> _Listed records_
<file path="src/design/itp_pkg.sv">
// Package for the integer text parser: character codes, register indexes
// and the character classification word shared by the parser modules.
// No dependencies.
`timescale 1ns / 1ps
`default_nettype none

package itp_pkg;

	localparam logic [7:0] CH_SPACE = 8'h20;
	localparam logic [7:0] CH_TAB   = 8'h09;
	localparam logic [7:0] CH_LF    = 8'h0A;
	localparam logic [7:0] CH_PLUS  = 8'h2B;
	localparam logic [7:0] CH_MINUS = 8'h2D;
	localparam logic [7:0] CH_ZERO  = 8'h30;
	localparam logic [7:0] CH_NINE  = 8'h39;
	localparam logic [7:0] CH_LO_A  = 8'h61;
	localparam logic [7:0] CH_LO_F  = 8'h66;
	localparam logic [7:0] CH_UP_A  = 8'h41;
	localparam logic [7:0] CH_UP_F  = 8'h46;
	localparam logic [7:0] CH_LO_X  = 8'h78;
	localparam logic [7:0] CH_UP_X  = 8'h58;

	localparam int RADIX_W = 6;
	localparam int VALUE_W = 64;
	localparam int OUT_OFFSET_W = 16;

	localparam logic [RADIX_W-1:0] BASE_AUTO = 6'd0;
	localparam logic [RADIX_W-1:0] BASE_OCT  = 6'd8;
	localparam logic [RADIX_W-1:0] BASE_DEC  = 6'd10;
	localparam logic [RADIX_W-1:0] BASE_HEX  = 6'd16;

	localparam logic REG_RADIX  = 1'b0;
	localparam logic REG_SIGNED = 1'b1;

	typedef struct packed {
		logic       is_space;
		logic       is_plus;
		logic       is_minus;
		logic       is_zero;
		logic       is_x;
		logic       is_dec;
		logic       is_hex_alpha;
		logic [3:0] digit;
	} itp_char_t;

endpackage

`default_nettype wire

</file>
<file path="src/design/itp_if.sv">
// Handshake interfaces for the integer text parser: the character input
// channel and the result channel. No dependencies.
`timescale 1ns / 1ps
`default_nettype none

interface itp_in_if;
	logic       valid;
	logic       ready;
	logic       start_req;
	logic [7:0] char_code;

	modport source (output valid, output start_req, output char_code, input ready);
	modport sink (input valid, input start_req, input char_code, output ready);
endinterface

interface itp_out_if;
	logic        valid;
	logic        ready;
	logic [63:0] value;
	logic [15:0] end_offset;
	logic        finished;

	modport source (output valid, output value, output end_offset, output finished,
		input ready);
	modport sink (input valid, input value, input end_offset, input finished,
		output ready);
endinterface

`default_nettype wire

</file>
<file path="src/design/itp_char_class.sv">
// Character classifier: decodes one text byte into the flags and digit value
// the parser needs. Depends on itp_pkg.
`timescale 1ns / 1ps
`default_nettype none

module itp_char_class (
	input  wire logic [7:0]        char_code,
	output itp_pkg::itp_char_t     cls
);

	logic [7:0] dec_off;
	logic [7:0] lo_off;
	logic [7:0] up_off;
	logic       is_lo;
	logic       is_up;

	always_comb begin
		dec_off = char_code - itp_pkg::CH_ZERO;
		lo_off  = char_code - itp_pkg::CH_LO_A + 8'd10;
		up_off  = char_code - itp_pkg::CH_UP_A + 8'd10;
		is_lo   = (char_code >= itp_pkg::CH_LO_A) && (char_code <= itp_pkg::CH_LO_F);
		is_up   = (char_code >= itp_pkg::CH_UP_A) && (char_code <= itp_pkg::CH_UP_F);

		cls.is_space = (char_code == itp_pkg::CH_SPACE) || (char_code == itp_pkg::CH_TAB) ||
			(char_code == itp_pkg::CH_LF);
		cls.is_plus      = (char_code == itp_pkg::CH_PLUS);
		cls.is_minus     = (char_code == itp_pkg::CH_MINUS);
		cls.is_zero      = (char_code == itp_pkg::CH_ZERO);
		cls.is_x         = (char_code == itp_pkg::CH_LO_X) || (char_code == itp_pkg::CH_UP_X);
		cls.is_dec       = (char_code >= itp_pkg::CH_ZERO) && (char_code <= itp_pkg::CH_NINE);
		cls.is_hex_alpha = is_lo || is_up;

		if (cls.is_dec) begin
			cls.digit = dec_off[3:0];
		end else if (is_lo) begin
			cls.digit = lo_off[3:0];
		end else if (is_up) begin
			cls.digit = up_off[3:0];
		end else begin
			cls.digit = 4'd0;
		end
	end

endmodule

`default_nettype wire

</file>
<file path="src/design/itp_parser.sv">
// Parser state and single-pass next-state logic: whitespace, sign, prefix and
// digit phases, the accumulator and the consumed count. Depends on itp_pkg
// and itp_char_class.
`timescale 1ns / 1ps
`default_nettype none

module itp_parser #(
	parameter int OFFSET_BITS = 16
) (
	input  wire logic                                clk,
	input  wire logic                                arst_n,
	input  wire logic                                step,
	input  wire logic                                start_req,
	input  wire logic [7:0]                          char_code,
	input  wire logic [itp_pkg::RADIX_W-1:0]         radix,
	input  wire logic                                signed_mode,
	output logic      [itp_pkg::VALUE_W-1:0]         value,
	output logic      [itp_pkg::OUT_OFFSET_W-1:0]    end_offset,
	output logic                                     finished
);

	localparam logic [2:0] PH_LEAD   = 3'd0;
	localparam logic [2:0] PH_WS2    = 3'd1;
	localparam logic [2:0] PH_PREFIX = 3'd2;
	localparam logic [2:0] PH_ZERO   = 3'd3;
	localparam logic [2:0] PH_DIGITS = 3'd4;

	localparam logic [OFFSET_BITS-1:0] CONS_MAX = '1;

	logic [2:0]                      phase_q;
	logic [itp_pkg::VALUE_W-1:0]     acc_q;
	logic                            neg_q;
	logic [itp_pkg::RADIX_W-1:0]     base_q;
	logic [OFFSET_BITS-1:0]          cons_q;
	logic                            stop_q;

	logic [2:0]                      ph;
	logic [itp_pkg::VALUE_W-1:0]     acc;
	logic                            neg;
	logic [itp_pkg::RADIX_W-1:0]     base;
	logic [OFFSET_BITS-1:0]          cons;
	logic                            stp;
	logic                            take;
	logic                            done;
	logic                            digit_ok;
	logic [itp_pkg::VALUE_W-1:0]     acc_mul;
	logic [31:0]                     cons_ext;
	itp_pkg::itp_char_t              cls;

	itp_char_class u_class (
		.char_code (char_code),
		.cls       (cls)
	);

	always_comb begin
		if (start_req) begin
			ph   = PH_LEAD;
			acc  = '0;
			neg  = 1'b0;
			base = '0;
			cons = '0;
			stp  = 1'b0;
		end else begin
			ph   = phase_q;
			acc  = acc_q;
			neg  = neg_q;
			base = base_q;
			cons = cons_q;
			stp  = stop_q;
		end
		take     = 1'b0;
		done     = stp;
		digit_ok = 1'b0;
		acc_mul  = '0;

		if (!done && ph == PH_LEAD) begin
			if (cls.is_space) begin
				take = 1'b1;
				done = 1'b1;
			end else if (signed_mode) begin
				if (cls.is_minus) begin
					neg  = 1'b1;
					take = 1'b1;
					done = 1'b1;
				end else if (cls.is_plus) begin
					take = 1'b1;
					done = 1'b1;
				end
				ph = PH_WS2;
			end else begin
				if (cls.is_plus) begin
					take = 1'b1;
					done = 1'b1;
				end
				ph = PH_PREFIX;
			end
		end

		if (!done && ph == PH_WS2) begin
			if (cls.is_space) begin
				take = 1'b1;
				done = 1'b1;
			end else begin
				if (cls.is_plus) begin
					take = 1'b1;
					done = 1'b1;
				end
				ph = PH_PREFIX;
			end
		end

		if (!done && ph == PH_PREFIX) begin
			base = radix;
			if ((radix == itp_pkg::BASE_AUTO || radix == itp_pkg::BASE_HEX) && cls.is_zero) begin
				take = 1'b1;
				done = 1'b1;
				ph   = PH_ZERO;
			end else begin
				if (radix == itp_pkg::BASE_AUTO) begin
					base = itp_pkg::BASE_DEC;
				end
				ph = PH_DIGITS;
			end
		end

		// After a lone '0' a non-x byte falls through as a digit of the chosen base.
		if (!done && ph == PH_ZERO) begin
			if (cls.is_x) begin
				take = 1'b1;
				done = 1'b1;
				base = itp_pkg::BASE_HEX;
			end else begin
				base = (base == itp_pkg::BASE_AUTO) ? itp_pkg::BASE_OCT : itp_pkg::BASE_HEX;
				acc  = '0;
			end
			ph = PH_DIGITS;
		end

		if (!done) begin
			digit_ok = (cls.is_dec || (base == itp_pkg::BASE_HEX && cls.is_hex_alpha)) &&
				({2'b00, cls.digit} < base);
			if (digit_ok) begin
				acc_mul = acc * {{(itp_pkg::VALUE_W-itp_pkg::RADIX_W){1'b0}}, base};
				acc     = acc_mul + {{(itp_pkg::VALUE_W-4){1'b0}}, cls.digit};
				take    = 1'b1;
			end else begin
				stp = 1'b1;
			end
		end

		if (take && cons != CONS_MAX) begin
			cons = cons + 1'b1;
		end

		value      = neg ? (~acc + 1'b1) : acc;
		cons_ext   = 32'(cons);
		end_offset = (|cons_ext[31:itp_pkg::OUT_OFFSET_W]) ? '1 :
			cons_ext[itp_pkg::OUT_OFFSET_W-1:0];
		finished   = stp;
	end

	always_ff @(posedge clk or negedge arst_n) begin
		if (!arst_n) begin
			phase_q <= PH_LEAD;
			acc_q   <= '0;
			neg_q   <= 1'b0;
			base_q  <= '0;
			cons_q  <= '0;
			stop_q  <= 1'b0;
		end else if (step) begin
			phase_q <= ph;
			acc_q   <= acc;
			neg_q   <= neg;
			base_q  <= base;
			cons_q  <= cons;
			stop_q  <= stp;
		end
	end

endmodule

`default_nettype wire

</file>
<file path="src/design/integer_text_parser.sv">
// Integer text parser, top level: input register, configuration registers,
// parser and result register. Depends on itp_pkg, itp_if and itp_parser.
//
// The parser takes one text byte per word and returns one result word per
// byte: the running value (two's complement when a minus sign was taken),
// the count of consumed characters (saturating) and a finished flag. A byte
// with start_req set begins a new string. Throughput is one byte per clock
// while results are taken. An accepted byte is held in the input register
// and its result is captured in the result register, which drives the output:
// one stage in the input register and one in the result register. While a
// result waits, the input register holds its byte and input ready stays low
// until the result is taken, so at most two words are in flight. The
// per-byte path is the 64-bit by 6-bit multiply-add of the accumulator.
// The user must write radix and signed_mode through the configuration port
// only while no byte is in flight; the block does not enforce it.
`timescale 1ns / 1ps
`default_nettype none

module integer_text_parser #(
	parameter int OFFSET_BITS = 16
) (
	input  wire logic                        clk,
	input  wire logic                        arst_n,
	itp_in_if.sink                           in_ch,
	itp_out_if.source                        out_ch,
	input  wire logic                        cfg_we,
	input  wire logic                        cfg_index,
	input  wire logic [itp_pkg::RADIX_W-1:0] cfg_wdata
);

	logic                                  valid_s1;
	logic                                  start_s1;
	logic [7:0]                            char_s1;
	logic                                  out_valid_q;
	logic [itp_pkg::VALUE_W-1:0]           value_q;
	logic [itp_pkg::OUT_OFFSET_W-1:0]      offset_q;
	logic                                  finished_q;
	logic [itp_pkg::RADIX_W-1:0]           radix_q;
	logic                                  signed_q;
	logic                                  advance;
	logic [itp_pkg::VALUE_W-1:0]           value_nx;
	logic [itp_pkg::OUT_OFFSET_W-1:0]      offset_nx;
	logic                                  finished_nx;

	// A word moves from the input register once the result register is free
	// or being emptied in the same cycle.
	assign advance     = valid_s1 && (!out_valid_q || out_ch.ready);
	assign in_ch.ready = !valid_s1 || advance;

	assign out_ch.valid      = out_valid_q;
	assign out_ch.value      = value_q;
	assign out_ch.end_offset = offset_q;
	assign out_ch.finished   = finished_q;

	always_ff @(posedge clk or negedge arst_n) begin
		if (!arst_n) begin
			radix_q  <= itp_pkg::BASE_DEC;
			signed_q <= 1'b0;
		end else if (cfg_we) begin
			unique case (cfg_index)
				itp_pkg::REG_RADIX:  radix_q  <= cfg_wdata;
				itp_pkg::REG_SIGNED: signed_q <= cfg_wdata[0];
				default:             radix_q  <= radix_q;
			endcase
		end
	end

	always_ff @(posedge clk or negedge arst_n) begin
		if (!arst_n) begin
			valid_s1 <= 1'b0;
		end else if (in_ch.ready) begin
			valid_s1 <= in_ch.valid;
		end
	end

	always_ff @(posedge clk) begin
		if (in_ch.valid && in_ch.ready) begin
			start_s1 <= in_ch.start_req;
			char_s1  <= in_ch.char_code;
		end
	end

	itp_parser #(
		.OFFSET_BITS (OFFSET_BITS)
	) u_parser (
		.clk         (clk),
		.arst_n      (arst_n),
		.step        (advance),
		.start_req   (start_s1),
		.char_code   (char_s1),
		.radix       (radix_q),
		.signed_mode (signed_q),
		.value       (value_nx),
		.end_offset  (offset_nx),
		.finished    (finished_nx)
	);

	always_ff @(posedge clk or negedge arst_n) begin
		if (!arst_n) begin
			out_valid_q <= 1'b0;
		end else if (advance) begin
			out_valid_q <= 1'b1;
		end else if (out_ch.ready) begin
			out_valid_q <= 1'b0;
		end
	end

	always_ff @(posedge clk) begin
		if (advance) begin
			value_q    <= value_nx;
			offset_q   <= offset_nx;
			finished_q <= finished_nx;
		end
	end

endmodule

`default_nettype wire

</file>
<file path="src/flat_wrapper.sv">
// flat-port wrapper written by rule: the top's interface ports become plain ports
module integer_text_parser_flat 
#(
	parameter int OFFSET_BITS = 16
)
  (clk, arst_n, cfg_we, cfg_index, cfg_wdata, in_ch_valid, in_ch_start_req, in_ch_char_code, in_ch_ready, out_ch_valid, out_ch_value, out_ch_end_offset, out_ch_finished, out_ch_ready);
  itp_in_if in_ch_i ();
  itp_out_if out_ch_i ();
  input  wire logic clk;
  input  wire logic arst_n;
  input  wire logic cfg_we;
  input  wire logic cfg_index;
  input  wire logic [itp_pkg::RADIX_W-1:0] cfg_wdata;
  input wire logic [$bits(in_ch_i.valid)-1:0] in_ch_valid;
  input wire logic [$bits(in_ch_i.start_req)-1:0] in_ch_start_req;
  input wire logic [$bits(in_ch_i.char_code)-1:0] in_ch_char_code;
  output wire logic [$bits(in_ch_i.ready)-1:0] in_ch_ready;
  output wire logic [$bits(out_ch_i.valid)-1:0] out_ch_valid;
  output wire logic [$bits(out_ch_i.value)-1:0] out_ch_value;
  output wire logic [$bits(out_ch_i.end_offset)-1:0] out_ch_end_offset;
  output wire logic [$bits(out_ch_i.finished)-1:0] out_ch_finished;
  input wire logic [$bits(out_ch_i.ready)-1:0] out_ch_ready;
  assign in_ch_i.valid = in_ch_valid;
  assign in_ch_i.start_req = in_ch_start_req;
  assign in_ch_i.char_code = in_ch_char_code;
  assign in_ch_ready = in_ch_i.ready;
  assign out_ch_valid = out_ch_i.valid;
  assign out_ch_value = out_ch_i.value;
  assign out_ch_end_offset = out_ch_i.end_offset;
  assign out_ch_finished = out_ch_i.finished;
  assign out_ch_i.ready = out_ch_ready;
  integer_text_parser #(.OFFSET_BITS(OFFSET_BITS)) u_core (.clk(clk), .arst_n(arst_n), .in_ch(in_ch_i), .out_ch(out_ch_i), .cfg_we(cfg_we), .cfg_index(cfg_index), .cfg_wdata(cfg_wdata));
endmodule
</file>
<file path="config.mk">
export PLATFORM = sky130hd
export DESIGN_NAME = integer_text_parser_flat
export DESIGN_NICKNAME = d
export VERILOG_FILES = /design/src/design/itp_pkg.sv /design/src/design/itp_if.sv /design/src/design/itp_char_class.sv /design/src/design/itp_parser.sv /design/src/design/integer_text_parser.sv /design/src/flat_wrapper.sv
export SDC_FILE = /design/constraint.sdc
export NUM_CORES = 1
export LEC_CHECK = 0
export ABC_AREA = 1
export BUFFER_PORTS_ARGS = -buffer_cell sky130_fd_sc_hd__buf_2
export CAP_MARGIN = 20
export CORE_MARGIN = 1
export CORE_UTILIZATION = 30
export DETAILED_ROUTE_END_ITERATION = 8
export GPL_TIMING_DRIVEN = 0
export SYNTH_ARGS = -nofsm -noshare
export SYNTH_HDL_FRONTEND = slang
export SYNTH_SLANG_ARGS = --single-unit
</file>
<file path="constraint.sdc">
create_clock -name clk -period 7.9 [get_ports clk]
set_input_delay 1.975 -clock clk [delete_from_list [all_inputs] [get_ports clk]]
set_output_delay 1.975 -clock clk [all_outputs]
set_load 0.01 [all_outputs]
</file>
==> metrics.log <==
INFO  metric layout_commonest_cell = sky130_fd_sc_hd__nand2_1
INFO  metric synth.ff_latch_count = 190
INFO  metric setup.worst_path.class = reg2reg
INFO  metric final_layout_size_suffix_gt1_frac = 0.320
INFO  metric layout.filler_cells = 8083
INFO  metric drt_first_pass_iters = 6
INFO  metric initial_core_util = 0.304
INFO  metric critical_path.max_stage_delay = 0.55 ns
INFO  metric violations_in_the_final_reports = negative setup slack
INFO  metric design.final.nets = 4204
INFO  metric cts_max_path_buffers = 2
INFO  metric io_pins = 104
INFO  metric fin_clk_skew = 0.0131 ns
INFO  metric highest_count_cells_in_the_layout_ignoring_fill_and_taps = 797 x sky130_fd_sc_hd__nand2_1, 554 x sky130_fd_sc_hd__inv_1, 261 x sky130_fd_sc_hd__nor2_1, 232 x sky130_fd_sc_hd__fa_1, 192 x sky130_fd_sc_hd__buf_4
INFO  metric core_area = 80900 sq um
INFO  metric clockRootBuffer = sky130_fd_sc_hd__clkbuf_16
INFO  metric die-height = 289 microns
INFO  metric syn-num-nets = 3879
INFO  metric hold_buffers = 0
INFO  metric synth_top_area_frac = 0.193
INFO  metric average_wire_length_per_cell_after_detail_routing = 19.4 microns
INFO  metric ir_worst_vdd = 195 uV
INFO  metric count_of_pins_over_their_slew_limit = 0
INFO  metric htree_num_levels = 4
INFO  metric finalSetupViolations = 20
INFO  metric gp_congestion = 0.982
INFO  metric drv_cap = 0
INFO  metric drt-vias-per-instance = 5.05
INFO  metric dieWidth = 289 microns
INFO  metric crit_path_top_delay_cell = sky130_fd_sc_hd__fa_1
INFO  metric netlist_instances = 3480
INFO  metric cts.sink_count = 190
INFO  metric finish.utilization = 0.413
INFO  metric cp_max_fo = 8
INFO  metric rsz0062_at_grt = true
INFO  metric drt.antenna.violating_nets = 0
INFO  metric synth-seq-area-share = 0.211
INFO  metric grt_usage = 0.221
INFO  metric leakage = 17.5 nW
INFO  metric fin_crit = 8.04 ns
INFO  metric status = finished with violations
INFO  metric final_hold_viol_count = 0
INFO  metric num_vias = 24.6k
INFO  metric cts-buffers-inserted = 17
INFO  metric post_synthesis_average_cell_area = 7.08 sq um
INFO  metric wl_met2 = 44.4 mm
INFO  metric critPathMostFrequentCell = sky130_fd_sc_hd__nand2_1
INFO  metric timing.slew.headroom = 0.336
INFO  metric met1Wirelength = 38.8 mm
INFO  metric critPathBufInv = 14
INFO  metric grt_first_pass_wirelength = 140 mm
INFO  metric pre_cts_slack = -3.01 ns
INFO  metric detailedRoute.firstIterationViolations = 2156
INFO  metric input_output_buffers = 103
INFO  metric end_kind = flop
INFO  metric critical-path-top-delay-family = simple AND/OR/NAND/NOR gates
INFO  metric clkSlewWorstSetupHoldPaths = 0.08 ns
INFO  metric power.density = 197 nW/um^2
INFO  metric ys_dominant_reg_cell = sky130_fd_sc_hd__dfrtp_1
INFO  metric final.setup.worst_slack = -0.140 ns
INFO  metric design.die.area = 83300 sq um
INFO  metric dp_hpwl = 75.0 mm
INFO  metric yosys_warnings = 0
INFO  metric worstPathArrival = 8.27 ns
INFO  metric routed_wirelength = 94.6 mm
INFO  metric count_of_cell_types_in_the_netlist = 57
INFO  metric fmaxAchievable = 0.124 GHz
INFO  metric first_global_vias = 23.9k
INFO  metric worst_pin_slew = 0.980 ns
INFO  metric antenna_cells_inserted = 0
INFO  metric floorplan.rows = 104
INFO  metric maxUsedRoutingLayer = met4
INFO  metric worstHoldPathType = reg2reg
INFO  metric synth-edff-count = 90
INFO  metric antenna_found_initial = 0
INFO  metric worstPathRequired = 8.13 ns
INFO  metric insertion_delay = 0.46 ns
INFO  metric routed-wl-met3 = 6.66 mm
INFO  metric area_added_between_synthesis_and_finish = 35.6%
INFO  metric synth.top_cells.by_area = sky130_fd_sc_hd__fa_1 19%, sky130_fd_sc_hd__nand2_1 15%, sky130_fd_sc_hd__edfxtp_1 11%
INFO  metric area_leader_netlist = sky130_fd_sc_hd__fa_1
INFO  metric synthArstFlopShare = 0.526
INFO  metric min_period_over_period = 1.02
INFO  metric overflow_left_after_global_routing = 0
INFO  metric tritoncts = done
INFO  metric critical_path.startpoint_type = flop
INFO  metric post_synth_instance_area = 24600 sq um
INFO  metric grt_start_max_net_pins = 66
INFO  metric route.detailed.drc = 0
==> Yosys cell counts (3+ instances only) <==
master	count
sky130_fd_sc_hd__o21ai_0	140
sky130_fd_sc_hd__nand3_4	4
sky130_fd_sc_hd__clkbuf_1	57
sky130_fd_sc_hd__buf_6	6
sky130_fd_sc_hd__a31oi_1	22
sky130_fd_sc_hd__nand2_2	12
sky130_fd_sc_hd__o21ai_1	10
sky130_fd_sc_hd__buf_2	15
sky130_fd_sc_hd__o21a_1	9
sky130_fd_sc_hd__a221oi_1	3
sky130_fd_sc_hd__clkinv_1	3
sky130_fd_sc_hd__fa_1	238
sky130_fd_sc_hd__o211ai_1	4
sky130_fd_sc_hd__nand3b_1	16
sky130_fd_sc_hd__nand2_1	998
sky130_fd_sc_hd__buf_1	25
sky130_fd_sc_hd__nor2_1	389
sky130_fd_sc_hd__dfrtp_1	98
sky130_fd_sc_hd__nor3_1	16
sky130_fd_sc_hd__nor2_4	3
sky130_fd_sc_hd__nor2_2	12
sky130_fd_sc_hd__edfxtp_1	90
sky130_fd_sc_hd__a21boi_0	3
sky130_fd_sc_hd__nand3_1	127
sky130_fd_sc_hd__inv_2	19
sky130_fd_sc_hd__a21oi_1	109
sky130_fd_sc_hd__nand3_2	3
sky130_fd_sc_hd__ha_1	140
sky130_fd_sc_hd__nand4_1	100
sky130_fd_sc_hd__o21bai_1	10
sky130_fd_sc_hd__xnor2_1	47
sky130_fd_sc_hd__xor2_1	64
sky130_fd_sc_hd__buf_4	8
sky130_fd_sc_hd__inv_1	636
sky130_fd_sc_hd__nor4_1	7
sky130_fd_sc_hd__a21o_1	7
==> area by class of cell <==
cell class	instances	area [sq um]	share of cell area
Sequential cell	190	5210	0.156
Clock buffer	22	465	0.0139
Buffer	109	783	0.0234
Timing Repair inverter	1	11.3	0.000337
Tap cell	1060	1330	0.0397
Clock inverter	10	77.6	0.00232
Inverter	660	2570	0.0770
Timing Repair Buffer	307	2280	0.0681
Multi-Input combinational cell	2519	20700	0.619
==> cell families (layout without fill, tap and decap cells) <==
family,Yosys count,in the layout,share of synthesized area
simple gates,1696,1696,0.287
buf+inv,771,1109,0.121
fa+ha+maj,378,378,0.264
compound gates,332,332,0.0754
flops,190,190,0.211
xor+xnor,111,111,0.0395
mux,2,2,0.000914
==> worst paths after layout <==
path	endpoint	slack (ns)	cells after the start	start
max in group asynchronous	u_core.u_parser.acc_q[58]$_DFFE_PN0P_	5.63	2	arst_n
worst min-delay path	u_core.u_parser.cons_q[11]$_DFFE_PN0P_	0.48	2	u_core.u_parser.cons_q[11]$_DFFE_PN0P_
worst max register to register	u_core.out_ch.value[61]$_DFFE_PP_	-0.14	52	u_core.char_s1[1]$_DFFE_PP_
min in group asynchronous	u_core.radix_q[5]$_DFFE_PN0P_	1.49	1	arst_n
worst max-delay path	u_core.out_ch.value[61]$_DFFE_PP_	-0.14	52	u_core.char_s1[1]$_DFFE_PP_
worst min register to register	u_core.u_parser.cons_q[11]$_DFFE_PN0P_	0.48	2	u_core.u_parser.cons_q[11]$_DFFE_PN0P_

> _Brief_
Every line with the string "family" in the material should be returned.

> _Task solution_
INFO  metric critical-path-top-delay-family = simple AND/OR/NAND/NOR gates
family,Yosys count,in the layout,share of synthesized area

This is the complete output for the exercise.